▶ Requirement: Write the listing below out again exactly, though only as far as the line with "Dout, Busy, Dout_Valid);", which is included.
(Beginning of Excerpted data)
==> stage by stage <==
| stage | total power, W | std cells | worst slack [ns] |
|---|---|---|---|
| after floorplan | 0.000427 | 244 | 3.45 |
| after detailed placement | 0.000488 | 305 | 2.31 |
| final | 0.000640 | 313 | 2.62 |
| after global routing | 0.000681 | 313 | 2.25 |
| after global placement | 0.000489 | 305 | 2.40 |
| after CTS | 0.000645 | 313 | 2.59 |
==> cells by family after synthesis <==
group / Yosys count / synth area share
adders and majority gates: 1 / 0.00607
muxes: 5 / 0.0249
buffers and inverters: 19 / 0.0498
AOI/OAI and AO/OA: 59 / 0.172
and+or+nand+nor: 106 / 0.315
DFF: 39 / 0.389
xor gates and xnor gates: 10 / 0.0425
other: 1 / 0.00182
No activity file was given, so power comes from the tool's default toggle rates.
$ cat design.v
module Transmitter(Packet, tClk, Send_flag, Dout, Busy, Dout_Valid);
input [7:0] Packet;
input tClk, Send_flag;
output reg Dout, Busy, Dout_Valid;
integer i = 0;
integer counter = 0;
reg [7:0] Packet_Length = 0;
always @(posedge tClk)
begin
	if(Send_flag == 1 && counter < Packet_Length + 3)
	begin
		Dout = Packet[i];
		i = i + 1;
		if(counter == 0)
		begin
				Packet_Length = Packet;
				counter = counter + 1;
		end
		if(i == 8 || counter == Packet_Length + 2)
		begin
			i = 0;
			counter = counter + 1;
		end
		Busy = 1;
		Dout_Valid = 1;
	end
	else
	begin
		i = 0;
		Dout = 1'bx;
		Busy = 0;
		Dout_Valid = 0;
	end
end
endmodule
$ cat run.sh
#!/bin/bash
# OpenROAD 26Q1-2900-gdf79404cd8, Yosys 0.63+post, stock flow scripts
make -C /OpenROAD-flow-scripts/flow DESIGN_CONFIG=/design/flow/config.mk WORK_HOME=/design/flow/orfs finish
$ cat config.mk
export PLATFORM = sky130hd
export DESIGN_NAME = Transmitter
export DESIGN_NICKNAME = Transmitter
export VERILOG_FILES = /design/flow/design.v
export SDC_FILE = /design/flow/constraint.sdc
export NUM_CORES = 4
export LEC_CHECK = 1
export CORE_UTILIZATION = 50
$ cat constraint.sdc
current_design Transmitter

set clk_period 25.0
set clk_io_pct 0.2

create_clock -name clk0 -period $clk_period [get_ports {tClk}]

set non_clock_inputs [all_inputs -no_clocks]
set_input_delay [expr $clk_period * $clk_io_pct] -clock clk0 $non_clock_inputs
set_output_delay [expr $clk_period * $clk_io_pct] -clock clk0 [all_outputs]
==> run_results.csv <==
group,metric,value,unit
route,drc,0,
placed_design,dp.cells,653,
route,totalWireLength,11430,um
global_route,grt_max_degree,65,
floorplan,core,0.009729,sq mm
floorplan,rows,36,
clocking,insertion_delay,350,ps
cells_and_area,finalNonFillerCells,669,
logic_synthesis,yosysWarningCount,1,
logic_synthesis,synth_top_area_share,23.98,%
sta,clock_skew,9.856,ps
critical_path,crit_fanout,64,
cells_and_area,regArea,0.001882,sq mm
logic_synthesis,synthesis.area,0.005010,sq mm
floorplan,io_pins,13,
worst_hold_path,hp-start,"i[29]",
logic_synthesis,async_flop_share,0,%
placed_design,placed_area,0.005204,sq mm
logic_synthesis,synthCells,537,
critical_path,worst_setup_path_end_kind,"register",
placed_design,hpwl,7814,um
sta,maxSlewViolCount,0,
sta,maxSlewHeadroom,40.32,%
flow_run,warnings,27,
pwr,p_leak,1.707,nW
sta,timing.fmax,124.2,MHz
sta,rsz0062_at_grt,"false",
clocking,root_buffer,"clkbuf_8",
clocking,clk_pin_slew,90,ps
floorplan,die_x,102.1,um
logic_synthesis,synth-seq-cells,74,
logic_synthesis,synth.avg_cell_area,9.329,sq um
route,wl_per_cell,17.09,um
cells_and_area,area_growth,8.242,%
global_route,antenna_found_initial,0,
critical_path,cp-startpoint,"Packet[2]",
sta,period_minus_slack,8053,ps
cells_and_area,layout-drive-gt1-share,8.209,%
route,dr_total_vias,4064,
logic_synthesis,yosys_area,0.005010,sq mm
route,drtIter0Drc,171,
clocking,cts_resized,0,
logic_synthesis,area_leaders,"edfxtp_1 (24%), dfxtp_1 (14%), xnor2_1 (11%), nor4_1 (5.6%), nand4_1 (4.2%)",
sta,setup_violations,0,
cells_and_area,design_area,0.005423,sq mm
sta,fin_setup_tns,0,ps
clocking,cts_setup_buffers,0,
global_route,grt_pass1_vias,3741,
global_route,grt_usage,24.36,%
sta,period_used_share,32.21,%
critical_path,r2r_start,"counter[0]",
clocking,cts.sinks,74,
worst_hold_path,min_path_type,"reg -> reg",
pwr,power_density,42.92,mW/mm^2
critical_path,worst_ep_arrival_time,8160,ps
floorplan,fp_util,51.49,%
flow_run,cap_violations,0,
logic_synthesis,yosys_cells,537,
logic_synthesis,ys.flop_type,"edfxtp_1",
sta,tightest_slew,888.4,ps
pwr,ir_drop,44.40,uV
critical_path,path_class,"in -> reg",
cells_and_area,logic_area,0.002930,sq mm
logic_synthesis,top_cell,"xnor2_1",
critical_path,cp_data_required_time,25110,ps
route,vias_per_cell,6.075,
logic_synthesis,top_cells_by_count,"xnor2_1 (63), nor4_1 (45), edfxtp_1 (40), nand3_1 (39)",
pwr,total_power,0.0002327,W
route,ant_nets,0,
clocking,tritoncts,"done",
floorplan,die_h,102.1,um
logic_synthesis,yosys.stat.seqShare,37.56,%
sta,finalHoldViolCount,0,
clocking,cts_buffer_depth,2,
logic_synthesis,yosys.area.top_type,"edfxtp_1",
cells_and_area,fillerInstances,876,
clocking,cts_inserted_buffers,9,
route,insertedDiodeCount,0,
clocking,cts_hold_buf,0,
global_route,grt-ovfl-total,0,
logic_synthesis,synth_cell_types,61,
global_route,grt_pass1_wl,19010,um
logic_synthesis,enable_flop_cells,40,
placed_design,io_buffers,12,
clocking,htree_levels,3,
outcome,outcome,"finished clean",
critical_path,crit_path_start_kind,"primary input",
floorplan,die_area,0.01042,sq mm
placed_design,finalWeightedCongestion,0.8901,
route,drtPass1Iterations,4,
==> per-stage QoR <==
| stage | worst slack [ps] | utilization [%] | hold WS, ps |
|---|---|---|---|
| after floorplan | 16990 | - | 533.7 |
| after CTS | 17000 | 55.74 | 584.3 |
| after detailed placement | 16590 | 53.49 | 565.9 |
| after global routing | 16680 | 55.74 | 601.2 |
| after global placement | 16660 | 53.49 | 573.0 |
| final | 16950 | 55.74 | 583.6 |
==> sequential cells by signal, indices dropped and copies added, names as in the netlist <==
name           cells
counter           32
i                 32
Packet_Length      8
Busy               1
Dout               1
==> power breakdown <==
group / leakage, nW / switching (W) / internal (W)
Combinational: 0.961 / 0.00000173 / 0.00000216
Clock: 0.112 / 0.0000491 / 0.0000531
Sequential: 0.633 / 0.0000000170 / 0.000127
Total: 1.71 / 0.0000508 / 0.000182
==> kinds of logic after synthesis <==
group,Yosys count,synth area share [%]
AND-OR/OR-AND,56,8.068
multiplexers,14,3.546
XOR/XNOR,83,14.51
AND/OR/NAND/NOR,245,28.30
adder cells (fa/ha/maj),15,3.746
flip-flops,74,37.56
buffers and inverters,50,4.270
==> worst paths after layout <==
check	endpoint	slack (ps)	cells past startpoint
setup reg to reg	counter[1]	19910	16
hold reg to reg	i[29]	580	2
hold / removal	i[29]	580	2
setup / recovery	counter[1]	16950	11
==> critical path, cell delays in order <==
cell,delay (ps)
clkdlybuf4s50_1,430
mux2_2,290
ha_1,250
xnor2_1,160
o21a_1,210
a221o_1,250
o31ai_1,220
o2111ai_1,210
o41ai_4,90
buf_4,580
mux2_2,400
==> final cells by class <==
type	count	area share, %
inverter	14	0.9691
sequential	74	34.70
tap	133	3.069
timing repair buffer	19	3.184
multi-input combinational	413	54.04
clock buffer	10	2.746
clock inverter	6	1.292
==> metal layers <==
layer | part of all wire (%) | track usage [%] | vias to the layer above
li1 | - | - | 2028
met1 | 49 | 40.22 | 1938
met2 | 45 | 36.29 | 91
met3 | 5.0 | 4.103 | 7
met4 | 0.91 | 2.637 | 0
met5 | 0 | 0 | -
==> layout by cell type, fill, tap and decap left out, types with 3 or more instances in the layout <==
cell / n
nor4b_1: 3
xor2_1: 20
o21ai_0: 12
nand3_1: 39
nand4_1: 34
ha_1: 15
and3_1: 20
a31oi_1: 3
o2111ai_1: 3
or4_1: 5
nor2_1: 17
o21a_1: 8
nor3_1: 18
and2_1: 7
clkdlybuf4s50_1: 12
o31ai_1: 3
a21oi_1: 7
buf_4: 7
clkbuf_8: 9
nand2_1: 31
mux2_2: 9
and4_1: 4
nor3_2: 3
nand2b_1: 3
inv_1: 14
nor4_1: 45
edfxtp_1: 40
xnor2_1: 63
dfxtp_1: 34
Power figures rest on the tool's default switching activity, not on a simulated workload.
[flow/design.v]
module Receiver (Dout,Dout_Valid,tClk, Receive_flag,Packet);
input tClk,Dout,Dout_Valid;
output reg [7:0] Packet;
output reg Receive_flag;
reg [7:0] data;
reg [7:0] Packet_Length = 0;
integer counter = 1;
integer i = 0;
always @(posedge tClk)
begin
	if(Dout_Valid == 1 || counter == Packet_Length + 2)
	begin
		if(Dout_Valid == 1)
		begin
			data[i] = Dout;
			i = i + 1;
		end
		else
		begin
			data[i] = 0;
			i = i + 1;
		end
		if(i == 8)
		begin
			i = 0;
			Packet = data;
			if(counter == 1) Packet_Length = data;
			counter = counter + 1;
			Receive_flag = 1;
		end
	end
	else
	begin
		i = 0;
		Receive_flag = 0;
	end
end
endmodule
(End of Excerpted data)
▶ Problem solution:
==> stage by stage <==
| stage | total power, W | std cells | worst slack [ns] |
|---|---|---|---|
| after floorplan | 0.000427 | 244 | 3.45 |
| after detailed placement | 0.000488 | 305 | 2.31 |
| final | 0.000640 | 313 | 2.62 |
| after global routing | 0.000681 | 313 | 2.25 |
| after global placement | 0.000489 | 305 | 2.40 |
| after CTS | 0.000645 | 313 | 2.59 |
==> cells by family after synthesis <==
group / Yosys count / synth area share
adders and majority gates: 1 / 0.00607
muxes: 5 / 0.0249
buffers and inverters: 19 / 0.0498
AOI/OAI and AO/OA: 59 / 0.172
and+or+nand+nor: 106 / 0.315
DFF: 39 / 0.389
xor gates and xnor gates: 10 / 0.0425
other: 1 / 0.00182
No activity file was given, so power comes from the tool's default toggle rates.
$ cat design.v
module Transmitter(Packet, tClk, Send_flag, Dout, Busy, Dout_Valid);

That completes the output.